The way we feed our children has a little to do with science, and a whole lot to do with culture.
In the U.S. we typically recommend starting your infant on solid foods by about 6 months of age. Data from the World Health Organization suggests that introducing solids much earlier may interfere with optimal breastfeeding and lead to increased risk for infections and nutritional deficiencies, and waiting much later can also lead to some important nutritional deficiencies.
These recommendations have changed through the years. Around the turn of the century in the U.S., children weren’t given solids until around 7 months. After World War II that age dropped to about 6 weeks (coinciding with the availability of commercially prepared baby foods and some very heavy marketing), and has gradually crept back up to the current recommendation of 6 months.
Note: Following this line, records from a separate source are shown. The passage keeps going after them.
`config.mk`:
```
export PLATFORM = sky130hd
export DESIGN_NAME = svx_capture_unit
export DESIGN_NICKNAME = d
export VERILOG_FILES = /design/src/rtl/svx_pkg.sv /design/src/rtl/svx_addr_step.sv /design/src/rtl/svx_seq.sv /design/src/rtl/svx_capture.sv /design/src/rtl/svx_capture_unit.sv
export SDC_FILE = /design/constraint.sdc
export NUM_CORES = 1
export LEC_CHECK = 0
export ABC_AREA = 1
export BUFFER_PORTS_ARGS = -buffer_cell sky130_fd_sc_hd__buf_2
export CORE_ASPECT_RATIO = 1.25
export CORE_MARGIN = 1.5
export CORE_UTILIZATION = 30
export DETAILED_ROUTE_END_ITERATION = 16
export GPL_TIMING_DRIVEN = 1
export PLACE_DENSITY = 0.54
export SYNTH_ARGS = -nofsm -noshare
export SYNTH_HDL_FRONTEND = slang
export SYNTH_HIERARCHICAL = 1
export SYNTH_SLANG_ARGS = --single-unit
```
`constraint.sdc`:
```
create_clock -name clk -period 5.3 [get_ports clk]
set_clock_uncertainty 0.15 [all_clocks]
set_input_delay 0.795 -clock clk [delete_from_list [all_inputs] [get_ports clk]]
set_output_delay 0.795 -clock clk [all_outputs]
set_load 0.05 [all_outputs]
```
In many parts of Europe, the average age that babies are introduced to solids is closer to 4-5 months. In Ireland, about 25% of babies have their first solids by 12 weeks. In Japan there is a common ceremony giving infants their first exposure to solid food that takes place at 100 days. In Zimbabwe, the average age is 3 months, in Brazil 4 months, and in Nigeria 6 months.
So if you are trying to find your way through a maze of advice and recommendations, remember that there is a lot of variety in how we feed our children. Right now, our best evidence says that 6 months is a safe time for most children to start exploring solid food – but the difference of a few weeks either way is probably not a big deal.